Shares of Circle Internet Group slid 4.1% to $109.34 Monday morning, extending a week-long retreat that has erased most of the stock's explosive May 11 rally. The pullback tests whether investors see Circle as a durable infrastructure play or just another crypto name riding the tide.

A $222 Million Token Sale Drew the Biggest Names in Finance — Then the Music Slowed

Circle raised $222 million from the presale of its new blockchain's native token , with Andreessen Horowitz leading at $75 million, joined by BlackRock, Apollo, and the NYSE's parent company . Shares closed roughly 16% higher on May 11 . But the stock has since fallen from $131.76 to $109.34 — a 17% decline in five sessions — as profit-taking collided with a broader crypto selloff. Bitcoin slid below $77,000 after Trump's warning to Iran rattled risk assets , dragging all crypto-linked equities lower.

The Upgrade Tells a Bullish Story, but the Price Already Ran Ahead of It

H.C. Wainwright upgraded CRCL to Buy from Neutral and raised its price target to $150 from $85 . The firm called the new blockchain network "thesis changing" and argued its $3 billion valuation looks cheap compared to other public blockchains . Yet at $109, the stock already sits 13% below the consensus target of roughly $125.53. Analyst targets span from $65 to $280 , reflecting deep disagreement over how to value a stablecoin company that now wants to be a blockchain platform.

Strong Earnings Are Real, but Revenue Missed and Insiders Sold Into the Rally

Q1 earnings of $0.21 per share beat estimates of $0.17, while revenue of $694 million missed the $715 million consensus by 3% . USDC circulation jumped 28% to $77 billion , proving the core business is growing. Still, multiple insiders — including the CFO, the chief accounting officer, and two directors — sold shares in early May under pre-arranged plans , a pattern that adds noise even if the sales were routine.

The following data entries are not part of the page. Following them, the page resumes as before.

[src/gpcmp_edge.sv]
// Purpose: Rising edge pulse from a synchronised level
// Assumes: Input already in i_sys_clk domain
// Notes:   One-cycle enable pulse
module gpcmp_edge (
	input  wire logic i_sys_clk,
	input  wire logic i_rst_n,
	input  wire logic i_level,
	output logic      o_rise
);
	logic last_reg;
	always_ff @(posedge i_sys_clk) begin
		if (!i_rst_n) begin
			last_reg <= 1'b0;
		end else begin
			last_reg <= i_level;
		end
	end
	assign o_rise = i_level & ~last_reg;
endmodule : gpcmp_edge
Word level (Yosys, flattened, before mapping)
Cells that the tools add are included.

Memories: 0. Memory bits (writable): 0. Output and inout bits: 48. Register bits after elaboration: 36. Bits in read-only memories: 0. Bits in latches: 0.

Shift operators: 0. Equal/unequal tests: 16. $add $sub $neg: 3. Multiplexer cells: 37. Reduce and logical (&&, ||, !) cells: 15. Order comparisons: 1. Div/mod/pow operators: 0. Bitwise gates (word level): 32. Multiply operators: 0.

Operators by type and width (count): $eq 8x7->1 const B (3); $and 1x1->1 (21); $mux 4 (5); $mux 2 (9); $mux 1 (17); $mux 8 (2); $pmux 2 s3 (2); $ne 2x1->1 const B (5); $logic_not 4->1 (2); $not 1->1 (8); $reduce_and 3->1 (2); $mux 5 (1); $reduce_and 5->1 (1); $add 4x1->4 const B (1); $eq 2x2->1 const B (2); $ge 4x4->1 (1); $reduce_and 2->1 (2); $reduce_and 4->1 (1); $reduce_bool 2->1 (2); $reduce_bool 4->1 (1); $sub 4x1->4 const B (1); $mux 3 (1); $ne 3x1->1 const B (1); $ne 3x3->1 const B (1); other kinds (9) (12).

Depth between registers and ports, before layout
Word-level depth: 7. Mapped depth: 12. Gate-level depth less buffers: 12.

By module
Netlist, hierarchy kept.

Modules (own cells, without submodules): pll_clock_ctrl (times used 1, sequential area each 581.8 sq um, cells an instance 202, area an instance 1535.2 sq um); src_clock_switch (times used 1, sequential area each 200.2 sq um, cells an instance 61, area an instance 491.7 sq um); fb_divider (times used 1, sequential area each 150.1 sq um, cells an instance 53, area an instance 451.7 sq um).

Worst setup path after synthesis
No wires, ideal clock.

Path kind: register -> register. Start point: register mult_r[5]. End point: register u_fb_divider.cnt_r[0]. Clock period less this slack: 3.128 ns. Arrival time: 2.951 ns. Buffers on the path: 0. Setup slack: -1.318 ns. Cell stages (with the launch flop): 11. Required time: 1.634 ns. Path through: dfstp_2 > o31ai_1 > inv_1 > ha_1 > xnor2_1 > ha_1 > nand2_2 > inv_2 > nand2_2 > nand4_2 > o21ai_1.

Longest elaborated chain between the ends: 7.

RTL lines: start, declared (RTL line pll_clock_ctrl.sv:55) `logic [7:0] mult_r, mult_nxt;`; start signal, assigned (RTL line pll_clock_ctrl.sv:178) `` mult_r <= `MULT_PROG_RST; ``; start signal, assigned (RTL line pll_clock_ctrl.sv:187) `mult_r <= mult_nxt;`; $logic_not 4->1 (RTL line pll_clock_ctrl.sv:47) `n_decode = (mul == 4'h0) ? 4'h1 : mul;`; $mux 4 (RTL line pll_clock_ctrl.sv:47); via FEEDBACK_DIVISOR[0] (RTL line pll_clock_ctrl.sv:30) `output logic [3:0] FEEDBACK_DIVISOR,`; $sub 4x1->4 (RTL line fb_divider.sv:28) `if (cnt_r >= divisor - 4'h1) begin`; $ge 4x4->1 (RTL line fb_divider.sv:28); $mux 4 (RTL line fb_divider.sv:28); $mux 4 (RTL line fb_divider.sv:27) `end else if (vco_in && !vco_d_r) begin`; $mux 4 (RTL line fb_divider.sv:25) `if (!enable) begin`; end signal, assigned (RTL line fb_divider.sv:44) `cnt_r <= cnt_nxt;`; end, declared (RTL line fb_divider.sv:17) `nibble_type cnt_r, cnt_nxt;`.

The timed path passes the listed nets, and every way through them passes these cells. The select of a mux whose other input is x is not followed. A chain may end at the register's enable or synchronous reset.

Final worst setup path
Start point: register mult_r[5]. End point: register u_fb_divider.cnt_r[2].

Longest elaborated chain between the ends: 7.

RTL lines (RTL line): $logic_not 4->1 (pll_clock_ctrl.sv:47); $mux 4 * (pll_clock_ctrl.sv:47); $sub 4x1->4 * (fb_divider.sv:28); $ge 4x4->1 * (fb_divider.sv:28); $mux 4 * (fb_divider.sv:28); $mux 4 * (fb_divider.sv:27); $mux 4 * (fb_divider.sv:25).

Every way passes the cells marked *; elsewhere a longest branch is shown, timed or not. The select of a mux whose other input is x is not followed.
**config.mk**
```make
export PLATFORM = sky130hd
export DESIGN_NAME = ppm_pin_mux
export DESIGN_NICKNAME = d
export VERILOG_FILES = /design/src/common/ppm_pkg.sv /design/src/verilog/ppm_sync.sv /design/src/verilog/ppm_pin_mux.sv
export SDC_FILE = /design/constraint.sdc
export NUM_CORES = 1
export LEC_CHECK = 0
export BUFFER_PORTS_ARGS = -buffer_cell sky130_fd_sc_hd__buf_2
export CORE_MARGIN = 3
export CORE_UTILIZATION = 45
export DETAILED_ROUTE_END_ITERATION = 7
export PLACE_DENSITY = 0.86
export SLEW_MARGIN = 20
export SYNTH_ARGS = -nofsm -noshare
export SYNTH_HDL_FRONTEND = slang
export SYNTH_SLANG_ARGS = --single-unit
```
**constraint.sdc**
```tcl
create_clock -name clock -period 1.5 [get_ports clock]
set_clock_uncertainty 0.1 [all_clocks]
set_input_delay 0.15 -clock clock [delete_from_list [all_inputs] [get_ports clock]]
set_output_delay 0.15 -clock clock [all_outputs]
set_load 0.005 [all_outputs]
```
**src/common/ppm_pkg.sv**
```systemverilog
// ppm_pkg: constants for the parallel port pin multiplexer.
// assumes: included before the design modules that import it.
package ppm_pkg;

    // ------------------------------------------------------------
    // parallel-port mode field
    // ------------------------------------------------------------
    localparam int MODE_W = 2;
    localparam logic [1:0] MODE_MEM_A = 2'h0;
    localparam logic [1:0] MODE_MEM_B = 2'h1;
    localparam logic [1:0] MODE_GPIO = 2'h2;
    localparam logic [1:0] MODE_HOST = 2'h3;
    // reset loads of the mode field from the boot configuration pin
    localparam logic [1:0] MODE_RST_BOOT_HI = 2'h1;
    localparam logic [1:0] MODE_RST_BOOT_LO = 2'h3;

    // ------------------------------------------------------------
    // host-port register selection
    // ------------------------------------------------------------
    typedef enum logic [1:0] {
        PPM_HREG_CTRL,
        PPM_HREG_DATA_AUTO,
        PPM_HREG_ADDR,
        PPM_HREG_DATA
    } ppm_hreg_t;

    localparam int SYNC_STAGES = 2;

endpackage

```
**src/verilog/ppm_sync.sv**
```systemverilog
// ppm_sync: two-flop synchroniser for a bus of pin inputs.
// assumes: inputs are asynchronous to clock; only the second stage is read.
// the stages are not reset so a strap level passes while reset is held.
`timescale 1ns/1ps
module ppm_sync #(
    parameter int WIDTH = 1
) (
    // clock
    input wire logic clock,
    // data
    input wire logic [WIDTH-1:0] async_in,
    output logic [WIDTH-1:0] sync_out
);

    logic [WIDTH-1:0] meta_q;
    logic [WIDTH-1:0] meta_d;
    logic [WIDTH-1:0] sync_q;
    logic [WIDTH-1:0] sync_d;

    always_comb begin
        meta_d = async_in;
        sync_d = meta_q;
    end

    always_ff @(posedge clock) begin
        meta_q <= meta_d;
        sync_q <= sync_d;
    end

    assign sync_out = sync_q;

endmodule

```
**src/verilog/ppm_pin_mux.sv**
```systemverilog
// ppm_pin_mux: routes four shared parallel-port pins between memory
// chip selects, general-purpose lines and host-port control inputs.
// assumes: one clock; pin levels and boot pin come from outside and are
// synchronised here; memory selects and gpio drives come from same-clock
// logic; the testbench resolves the pin wires from the enables.
`timescale 1ns/1ps

// Contract
// - modes 00/01: space0 select on pin a
// - modes 10/11: pin a is general line 9
// - modes 00/01: space1 select on pin b
// - modes 10/11: pin b is general line 10
// - modes 00/01: space2 select on pin c
// - modes 10/11: pin c is host bit0 input
// - modes 00/01: space3 select on pin d
// - mode 10 only: pin d general line 11
// - mode 11: pin d is host bit1 input
// - host bits decode to host register
// - memory selects active low, high idle
// - boot pin picks reset pin function
module ppm_pin_mux
    import ppm_pkg::*;
(
    // clock and reset
    input wire logic clock,
    input wire logic rst_n,
    // boot configuration pin
    input wire logic boot_config_pin,
    // mode field write from the bus selection logic
    input wire logic mode_wr,
    input wire logic [MODE_W-1:0] mode_wdata,
    output logic [MODE_W-1:0] mode_q_out,
    // memory interface chip selects, active low
    input wire logic mem_select_space0_n,
    input wire logic mem_select_space1_n,
    input wire logic mem_select_space2_n,
    input wire logic mem_select_space3_n,
    // general-purpose lines 9..11: drive value and direction
    input wire logic [2:0] general_line_out,
    input wire logic [2:0] general_line_dir,
    output logic [2:0] general_line_in,
    // host-port control
    output logic host_ctrl_bit0,
    output logic host_ctrl_bit1,
    output ppm_hreg_t host_reg_sel,
    output logic host_ctrl_valid,
    // shared pins a..d
    input wire logic [3:0] shared_pin_i,
    output logic [3:0] shared_pin_o,
    output logic [3:0] shared_pin_oe
);

    // ------------------------------------------------------------
    // input synchronisers
    // ------------------------------------------------------------
    logic [4:0] sync_s;

    // free running, so the strap is settled on the first edge after reset
    ppm_sync #(
        .WIDTH(5)
    ) u_sync (
        .clock(clock),
        .async_in({boot_config_pin, shared_pin_i}),
        .sync_out(sync_s)
    );

    logic boot_s;
    logic [3:0] pin_s;
    assign boot_s = sync_s[4];
    assign pin_s = sync_s[3:0];

    // ------------------------------------------------------------
    // mode register
    // ------------------------------------------------------------
    logic [MODE_W-1:0] mode_q;
    logic [MODE_W-1:0] mode_d;
    logic rst_seen_q;
    logic rst_seen_d;

    always_comb begin
        mode_d = mode_q;
        rst_seen_d = 1'b1;
        if (!rst_seen_q) begin
            mode_d = boot_s ? MODE_RST_BOOT_HI : MODE_RST_BOOT_LO;
        end else if (mode_wr) begin
            // a write on the strap-load edge is ignored
            mode_d = mode_wdata;
        end
    end

    always_ff @(posedge clock) begin
        if (!rst_n) begin
            mode_q <= MODE_RST_BOOT_LO;
            rst_seen_q <= 1'b0;
        end else begin
            mode_q <= mode_d;
            rst_seen_q <= rst_seen_d;
        end
    end

    // ------------------------------------------------------------
    // mode decode
    // ------------------------------------------------------------
    // strap_done is low on the strap-load edge; pins stay quiet then so a
    // gpio direction cannot drive a pin the strap makes a memory select
    logic strap_done;
    logic mem_mode;
    logic gpio_d_mode;
    assign strap_done = rst_seen_q;
    assign mem_mode = (mode_q == MODE_MEM_A) || (mode_q == MODE_MEM_B);
    assign gpio_d_mode = (mode_q == MODE_GPIO);

    // ------------------------------------------------------------
    // pin routing
    // ------------------------------------------------------------

    logic [3:0] pin_o_q;
    logic [3:0] pin_o_d;
    logic [3:0] pin_oe_q;
    logic [3:0] pin_oe_d;
    logic [2:0] gin_q;
    logic [2:0] gin_d;
    logic hb0_q;
    logic hb0_d;
    logic hb1_q;
    logic hb1_d;
    ppm_hreg_t hsel_q;
    ppm_hreg_t hsel_d;
    logic hval_q;
    logic hval_d;

    always_comb begin
        pin_o_d = 4'hf;
        pin_oe_d = 4'h0;
        gin_d = 3'h0;
        hb0_d = 1'b0;
        hb1_d = 1'b0;
        hval_d = 1'b0;
        if (!strap_done) begin
            pin_oe_d = 4'h0;
        end else if (mem_mode) begin
            pin_o_d[0] = mem_select_space0_n;
            pin_o_d[1] = mem_select_space1_n;
            pin_o_d[2] = mem_select_space2_n;
            pin_o_d[3] = mem_select_space3_n;
            pin_oe_d = 4'hf;
        end else begin
            pin_o_d[0] = general_line_out[0];
            pin_oe_d[0] = general_line_dir[0];
            gin_d[0] = pin_s[0];
            pin_o_d[1] = general_line_out[1];
            pin_oe_d[1] = general_line_dir[1];
            gin_d[1] = pin_s[1];
            hb0_d = pin_s[2];
            if (gpio_d_mode) begin
                pin_o_d[3] = general_line_out[2];
                pin_oe_d[3] = general_line_dir[2];
                gin_d[2] = pin_s[3];
            end else begin
                hb1_d = pin_s[3];
                hval_d = 1'b1;
            end
        end
        // decode host register
        // in mode 10 the upper host bit reads as zero
        hsel_d = ppm_hreg_t'({hb1_d, hb0_d});
    end

    // ------------------------------------------------------------
    // output registers
    // ------------------------------------------------------------
    always_ff @(posedge clock) begin
        if (!rst_n) begin
            pin_o_q <= 4'hf;
            pin_oe_q <= 4'h0;
            gin_q <= 3'h0;
            hb0_q <= 1'b0;
            hb1_q <= 1'b0;
            hsel_q <= PPM_HREG_CTRL;
            hval_q <= 1'b0;
        end else begin
            pin_o_q <= pin_o_d;
            pin_oe_q <= pin_oe_d;
            gin_q <= gin_d;
            hb0_q <= hb0_d;
            hb1_q <= hb1_d;
            hsel_q <= hsel_d;
            hval_q <= hval_d;
        end
    end

    // ------------------------------------------------------------
    // outputs
    // ------------------------------------------------------------
    assign shared_pin_o = pin_o_q;
    assign shared_pin_oe = pin_oe_q;
    assign general_line_in = gin_q;
    assign host_ctrl_bit0 = hb0_q;
    assign host_ctrl_bit1 = hb1_q;
    assign host_reg_sel = hsel_q;
    assign host_ctrl_valid = hval_q;
    assign mode_q_out = mode_q;

endmodule

```
==> run metrics <==
outcome completed; clock sinks 27; Syn Area/Cell 12.5 um^2; I/O pin total 38; top cells by area, synth dfxtp_1 71%, mux2i_1 5.3%, buf_6 3.0%, a21oi_1 2.6%, and3_1 2.5%; Worst-Margin Slew 0.271 ns; DRT Pass-1 Iters 2; Placed Instance Area 927 um^2; Remaining DRCs 0; Via density 4.48; critical path's largest stage delay 0.56 ns; clock network fraction of total power 25.4%; f_max 720 MHz; Inserted Diodes 0; vias in the first global route 569; Slew Limit Fails 0; Max Cap Violations 0; Top Family by Delay on Critical Path buffers and inverters; Synth top area share 71.2%; htree depth 1; TNS Setup 0 ns; Cells after Synth 61; Int Power 0.000923 W; CTS clk-pin slew, worst paths 0.14 ns; main flop type after synthesis dfxtp_1; share of power burned in registers 65.2%; Final min period 1.39 ns; CTS max path bufs 2; Leak 0.560 nW; post-synthesis cell type count 18; layout cells sized above 1 39.5%; Initial Util 49.3%; NetSw 0.000254 W; Post-synth ARST share 0%; crit start category primary input; CTS buffer count 3; number of flops mapped to enable cells by yosys 0; Critical Path RT 1.62 ns; flops & latches, synth 27; number of buffers and inverters on the critical path 3; fin crit share 92.6%; Ys Warns 0; Hold Crit Class primary input to flip-flop; Clock Root Buffer clkbuf_4; PortBufs 37; critical path's slowest cell dlygate4sd3_1; via count 583; gr usage total 16.1%; Setup crit end kind flip-flop; Synthesized Nets 81; setup bufs post-CTS 0; DP Cell Count 110; initial antenna violation count 0; post-route ant nets 0; register area share after synthesis 71.2%; final WL 1560 um; Worst slew margin 81.9%; total power 0.00118 W; DRT iter0 DRCs 4; die area 2220 um^2; Core Region 1540 um^2; Clk Latency, worst-skew pair 0.32 ns; cell taking the most area after synthesis dfxtp_1; Die H 47.1 um; WS Path Type primary input to flip-flop; power per cell area 1050 nW/um^2; wire length per cell 12.0 um; CP Max Fanout 1; RSZ-0062 raised after global routing no; final setup fails 0; row count 14; VDD IR-drop max 0.898 mV; first-pass GRT wire length 2380 um; Arrival @ worst endpoint 1.51 ns; cell chain of the critical path dlygate4sd3_1, buf_2, mux2i_1, dlygate4sd3_1, nand2_1; DP HPWL 962 um; most frequent cell after synthesis dfxtp_1; Comb power frac 9.4%; Die Wd 47.1 um; Fin Hold WS 0.0118 ns; TritonCTS clock tree built; Net Sw Frac 21.6%; global placer's final weighted congestion 0.652; nets 135; Layout area overhead 47.0%; Final Hold Fails 0; Commonest cells post-synth 27 x dfxtp_1, 4 x a21oi_1, 4 x mux2i_1, 4 x nand2_1, 4 x nor2_1; Layout Cells excl Fill 130; crit-path most repeated cell dlygate4sd3_1; cell area after synthesis 759 um^2; global route total overflow 0; Design Area, Final 1120 um^2; largest net degree at the start of global routing 17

Circle Must Now Build What It Just Sold

Token buyers have repayment rights if the network fails to transition to full operation by May 2028 , giving Circle a hard deadline. As a 25% stakeholder in the token supply, Circle stands to earn validator fees and staking income — a new revenue stream that doesn't exist yet. The question for shareholders: is $109 a dip worth buying into a company building a new blockchain with blue-chip backers, or a fair price for a stock still trading at roughly 9x revenue amid a crypto winter?